Enabling SSL (HTTPS) On Your JHU Website Not Hosted By CS IT
INTRO
To enable SSL for your non-CS hosted website (but, hosted on a JHU network), that is, to enable HTTPS for your site:
Visit JHU's official website for requesting an SSL certificate.
General Summary Of What You'll Be Doing
- Generate an SSL public and private key pair
- Generate a certificate signing request (CSR) from that key pair.
- Request a Certificate from JHU at https://login.johnshopkins.edu/comodo:
- Paste the contents of the CSR into the form
- Select the type of web server you're using
- Enter a contact email address (we recommend using a team email address that will go to whoever is responsible for your website.)
- Submit the form.
- Wait.
After a while (usually, a few hours, but sometimes as much as a day), you'll receive a set of emails. One of the emails will have links to your certificate. For most cases, you'll need the certificate file and the intermediate certificate chain. The chain should be in reverse hierarchical order; if you gave a server type that uses X.509 certificates, it'll be the link in the email labeled "X509 Intermediate(s)/Root only".
Then you just need to save the certificate and chain in a place where the server can see them and reconfigure the server.
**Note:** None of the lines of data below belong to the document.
$ cat src/rtl/scu_etu_if.sv
// Carries time-unit settings and tick between top and generator.
// Assumes one clock domain.
`timescale 1ns/1ps
`default_nettype none
interface scu_etu_if;
  logic run;
  logic fast_sel;
  logic psc32;
  logic [7:0] reload;
  logic clk_en;
  logic clk2_en;
  logic tick;
  modport ctl (output run, fast_sel, psc32, reload, clk_en, clk2_en, input tick);
  modport gen (input run, fast_sel, psc32, reload, clk_en, clk2_en, output tick);
endinterface
`default_nettype wire

$ cat src/rtl/scu_etu_gen.sv
// Time-unit generator: clock pick, 31/32 prescaler, 8-bit reload down counter.
// Assumes clock-rate enables arrive as one-cycle pulses on hclk.
`timescale 1ns/1ps
`default_nettype none
`include "scu_consts.svh"
module scu_etu_gen
  import scu_pkg::*;
(
  // Clock and reset
  input wire logic hclk,
  input wire logic hresetn,
  // Settings and tick
  scu_etu_if.gen etu
);
  typedef struct packed {
    logic [7:0] pre;
    logic [7:0] cnt;
    logic tick;
  } scu_gen_s;
  scu_gen_s st_r;
  scu_gen_s st_nxt;
  logic base_en;
  logic [7:0] pre_top;
  assign base_en = etu.fast_sel ? etu.clk2_en : etu.clk_en; // RQ11 RQ12
  assign pre_top = etu.psc32 ? `SCU_PRESCALE_32 : `SCU_PRESCALE_31; // RQ13
  always_comb begin
    st_nxt = st_r;
    st_nxt.tick = 1'b0;
    if (!etu.run) begin // RQ1
      st_nxt.pre = 8'h00;
      st_nxt.cnt = etu.reload;
    end else if (base_en) begin
      if (st_r.pre >= pre_top) begin
        st_nxt.pre = 8'h00;
        if (st_r.cnt <= 8'h01) begin // RQ14 RQ21
          st_nxt.cnt = etu.reload;
          st_nxt.tick = 1'b1; // RQ15
        end else begin
          st_nxt.cnt = st_r.cnt - 8'h01; // RQ14
        end
      end else begin
        st_nxt.pre = st_r.pre + 8'h01;
      end
    end
  end
  always_ff @(posedge hclk or negedge hresetn) begin
    if (!hresetn) begin
      st_r <= '{pre: 8'h00, cnt: `SCU_PDR_RESET, tick: 1'b0};
    end else begin
      st_r <= st_nxt;
    end
  end
  // No tick leaks out in the cycle the run bit drops
  assign etu.tick = st_r.tick && etu.run; // RQ1
endmodule // scu_etu_gen
`default_nettype wire

$ cat src/rtl/scu_uart_modes.sv
// Top: AHB-Lite registers, card select and sync/async mode, clocks, aux handshake.
// Assumes hclk 40 MHz; card pins and aux input are asynchronous.
//
// Decided for this implementation: register access over AHB-Lite and the register addresses.
`timescale 1ns/1ps
`default_nettype none
`include "scu_consts.svh"
module scu_uart_modes
  import scu_pkg::*;
#(
  parameter int CLK_DIV = 8
) (
  // Clock and reset
  input wire logic hclk,
  input wire logic hresetn,
  // AHB-Lite slave
  input wire logic hsel,
  input wire logic [7:0] haddr,
  input wire logic [1:0] htrans,
  input wire logic hwrite,
  input wire logic [2:0] hsize,
  input wire logic [31:0] hwdata,
  input wire logic hready,
  output logic [31:0] hrdata,
  output logic hreadyout,
  output logic hresp,
  // Card A and B pins
  output logic [1:0] card_clock_pin,
  output logic [1:0] card_io_out,
  output logic [1:0] card_io_oe,
  input wire logic [1:0] card_io_in,
  // Auxiliary pins
  output logic aux_io_out,
  output logic aux_io_oe,
  input wire logic aux_io_in,
  input wire logic aux_interrupt_input,
  // Host interrupt, UART reset status and time-unit tick
  output logic host_int,
  output logic uart_rst_active,
  output logic etu_tick
);
  typedef struct packed {
    scu_bus_e ph;
    logic [7:0] addr;
    logic [7:0] card_select_reg;
    logic [5:0] ccr0;
    logic [5:0] ccr1;
    logic [5:0] aux_clock_control;
    logic [2:0] uart_control_two;
    logic [7:0] time_unit_divider_reload;
    logic utr0;
    logic urr0;
    logic [31:0] rdata;
    logic [2:0] io_s1;
    logic [2:0] io_s2;
    logic aux_s1;
    logic aux_s2;
    logic aux_d;
    logic aux_chg;
    logic [7:0] div;
    logic clk_en;
    logic clk2_en;
    logic fclk;
  } scu_top_s;
  scu_top_s st_r;
  scu_top_s st_nxt;
  scu_etu_if etu_bus ();
  scu_card_e sel;
  logic [2:0] sync_bits;
  logic sel_sync;
  logic [5:0] sel_ccr;
  logic run;
  logic io_now;

  function automatic logic [5:0] ccr_of(input scu_card_e c, input scu_top_s s);
    unique case (c)
      SCU_CARD_A: ccr_of = s.ccr0;
      SCU_CARD_B: ccr_of = s.ccr1;
      SCU_CARD_AUX: ccr_of = s.aux_clock_control;
      default: ccr_of = 6'h00;
    endcase
  endfunction

  function automatic logic pin_clock(input logic [5:0] c, input logic sync_m, input logic f,
                                     input logic r);
    if (sync_m) begin
      pin_clock = c[`SCU_CCR_SC]; // RQ3
    end else if (c[`SCU_CCR_CST] || !r) begin
      pin_clock = c[`SCU_CCR_SHL]; // RQ10
    end else begin
      pin_clock = f;
    end
  endfunction

  assign sel = scu_card_e'(st_r.card_select_reg[`SCU_CSR_SEL_LO +: 2]);
  assign sync_bits = st_r.card_select_reg[`SCU_CSR_SYNC_LO +: 3];
  assign run = st_r.card_select_reg[`SCU_CSR_RUN];
  assign sel_ccr = ccr_of(sel, st_r);
  assign sel_sync = (sel == SCU_CARD_AUX) ? sync_bits[2] : sync_bits[sel[0]];
  assign io_now = (sel == SCU_CARD_AUX) ? st_r.io_s2[2] : st_r.io_s2[sel[0]];

  always_comb begin
    st_nxt = st_r;
    st_nxt.clk_en = 1'b0;
    st_nxt.clk2_en = 1'b0;
    // Card clock from divider; doubled enable on every half period
    if (st_r.div >= 8'(CLK_DIV / 2 - 1)) begin
      st_nxt.div = 8'h00;
      st_nxt.clk2_en = 1'b1;
      // Card clock level toggles every half period; one enable per full period
      st_nxt.fclk = !st_r.fclk;
      st_nxt.clk_en = st_r.fclk;
    end else begin
      st_nxt.div = st_r.div + 8'h01;
    end
    // Synchronisers
    st_nxt.io_s1 = {aux_io_in, card_io_in};
    st_nxt.io_s2 = st_r.io_s1;
    st_nxt.aux_s1 = aux_interrupt_input;
    st_nxt.aux_s2 = st_r.aux_s1;
    st_nxt.aux_d = st_r.aux_s2;
    if (run && sel_sync) begin
      st_nxt.urr0 = io_now; // RQ2
    end
    // Bus
    st_nxt.ph = SCU_BUS_IDLE;
    if (st_r.ph == SCU_BUS_WR) begin
      unique case (st_r.addr)
        `SCU_ADDR_CSR: st_nxt.card_select_reg = hwdata[7:0]; // RQ1 RQ4
        `SCU_ADDR_CCR0: st_nxt.ccr0 = hwdata[5:0];
        `SCU_ADDR_CCR1: st_nxt.ccr1 = hwdata[5:0];
        `SCU_ADDR_AUX_CLOCK_CONTROL: st_nxt.aux_clock_control = hwdata[5:0]; // RQ6
        `SCU_ADDR_UART_CONTROL_TWO: st_nxt.uart_control_two = hwdata[2:0];
        `SCU_ADDR_PDR: st_nxt.time_unit_divider_reload = hwdata[7:0];
        `SCU_ADDR_UTR: st_nxt.utr0 = hwdata[0]; // RQ2
        default: st_nxt.card_select_reg = st_r.card_select_reg;
      endcase
    end
    if (hsel && hready && htrans[1]) begin
      st_nxt.ph = hwrite ? SCU_BUS_WR : SCU_BUS_RD;
      st_nxt.addr = haddr;
      st_nxt.rdata = 32'h0000_0000;
      if (!hwrite) begin
        unique case (haddr)
          `SCU_ADDR_CSR: st_nxt.rdata = {24'h000000, st_r.card_select_reg};
          `SCU_ADDR_CCR0: st_nxt.rdata = {26'h0000000, st_r.ccr0};
          `SCU_ADDR_CCR1: st_nxt.rdata = {26'h0000000, st_r.ccr1};
          `SCU_ADDR_AUX_CLOCK_CONTROL: st_nxt.rdata = {26'h0000000, st_r.aux_clock_control};
          `SCU_ADDR_UART_CONTROL_TWO: st_nxt.rdata = {29'h00000000, st_r.uart_control_two};
          `SCU_ADDR_PDR: st_nxt.rdata = {24'h000000, st_r.time_unit_divider_reload};
          `SCU_ADDR_UTR: st_nxt.rdata = {31'h00000000, st_r.utr0};
          `SCU_ADDR_URR: st_nxt.rdata = {31'h00000000, st_r.urr0}; // RQ2
          `SCU_ADDR_MSR: st_nxt.rdata = {29'h00000000, run, st_r.aux_chg, st_r.aux_s2}; // RQ7
          default: st_nxt.rdata = 32'h0000_0000;
        endcase
      end
    end
    // Sticky aux change; set wins over clear on status read
    if (st_r.ph == SCU_BUS_RD && st_r.addr == `SCU_ADDR_MSR) begin
      st_nxt.aux_chg = 1'b0;
    end
    if (st_r.aux_s2 != st_r.aux_d) begin
      st_nxt.aux_chg = 1'b1; // RQ8
    end
  end

  always_ff @(posedge hclk or negedge hresetn) begin
    if (!hresetn) begin
      st_r <= '0; // RQ9
      st_r.time_unit_divider_reload <= `SCU_PDR_RESET;
    end else begin
      st_r <= st_nxt;
    end
  end

  // Time-unit generator settings
  assign etu_bus.run = run;
  assign etu_bus.fast_sel = st_r.uart_control_two[`SCU_UART_CONTROL_TWO_CKU] && (sel_ccr[2:0] != 3'b000); // RQ11 RQ12
  assign etu_bus.psc32 = st_r.uart_control_two[`SCU_UART_CONTROL_TWO_PSC];
  assign etu_bus.reload = st_r.time_unit_divider_reload;
  assign etu_bus.clk_en = st_r.clk_en;
  assign etu_bus.clk2_en = st_r.clk2_en;

  scu_etu_gen u_gen (
    .hclk(hclk),
    .hresetn(hresetn),
    .etu(etu_bus.gen)
  );

  // Pins
  genvar gi;
  generate
    for (gi = 0; gi < 2; gi++) begin : g_card
      assign card_clock_pin[gi] = pin_clock(gi ? st_r.ccr1 : st_r.ccr0, sync_bits[gi],
                                            st_r.fclk, run);
      // Selected sync card drives transmit bit 0; others float with pull-up
      assign card_io_out[gi] = st_r.utr0; // RQ5
      assign card_io_oe[gi] = run && sync_bits[gi] && (sel == scu_card_e'(gi)) && !st_r.utr0;
    end
  endgenerate
  assign aux_io_out = st_r.utr0;
  assign aux_io_oe = run && sync_bits[2] && (sel == SCU_CARD_AUX) && !st_r.utr0; // RQ5
  assign host_int = st_r.aux_chg && !st_r.uart_control_two[`SCU_UART_CONTROL_TWO_MASK]; // RQ8
  assign uart_rst_active = !run; // RQ1
  assign etu_tick = etu_bus.tick;
  assign hrdata = st_r.rdata;
  assign hreadyout = 1'b1;
  assign hresp = 1'b0;
endmodule // scu_uart_modes
`default_nettype wire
NOTE: Depending on the server, you might have to have the certificate and intermediate chain in separate files, or you might concatenate them (with the certificate first) into a single file.
Additional Notes
1. Multiple Website Names: If the website has multiple names, you need to create a CSR with one common name (CN) and one or more subject alternate names (SANs). How you do that will vary depending on the programs you're using. In case you're using OpenSSL on Linux, this page seems reasonable:
Basically, you copy your openssl.cnf file, add this to the [req_ext] section:
subjectAltName = @alt_names
and then add an [alt_names] section with the extra names enumerated, e.g.:
[ alt_names ] DNS.1 = www.dsn.jhu.edu DNS.2 = dsn.jhu.edu
and so on.
The CN should be whatever is the "main" hostname for the site. Ideally, the other domains should issue redirects to send clients to the main site. That's good practice and can help with SEO.
2. Obtaining Multiple Certificates: If you are using Apache HTTPD just put different SSLCertificateFile and related configuration entries into each site's VirtualHost block, with each one referencing that hostname's certificate.
However, we recommend to get just one certificate with SANs. It makes things easier to manage.
3. Configuration Generator for SSL Servers: Mozilla has a very nice configuration generator for SSL servers:
You tell it what software you're using and what version you're running, and it will give a recommended set of configuration settings for using good encryption. We recommend using their Intermediate configurations. Modern tends not to be great for public websites, and Old trades a little security for compatibility with very old clients that most people don't need to worry about.
4. HTTP Strict Transport Security: If you want to use HTTP Strict Transport Security, make sure your SSL setup is working *before* you enable HSTS! Once you turn on HSTS, browsers will refuse to use HTTP for your website, even if HTTPS doesn't work.
5. Testing Your SSL Configuration: You can test your SSL configuration with either the online Qualys SSL Server Test:
Or by downloading and running testssl.sh:
Both tools check for a variety of things, including secure use of encryption and resistance to know security vulnerabilities. If a tool flags something as a problem it's worth learning about why it's a problem and what you can do to fix it.
Final Recommendation
It's a good idea to enable HTTPS for any website you host. If you just use HTTPS by default (and redirect all HTTP traffic to HTTPS), you'll never accidentally have a page unencrypted when it should have been encrypted. Not every website *needs* HTTPS, but it's often less work to get and maintain SSL certificates for a site than it is to verify that every single page it serves is okay being unencrypted.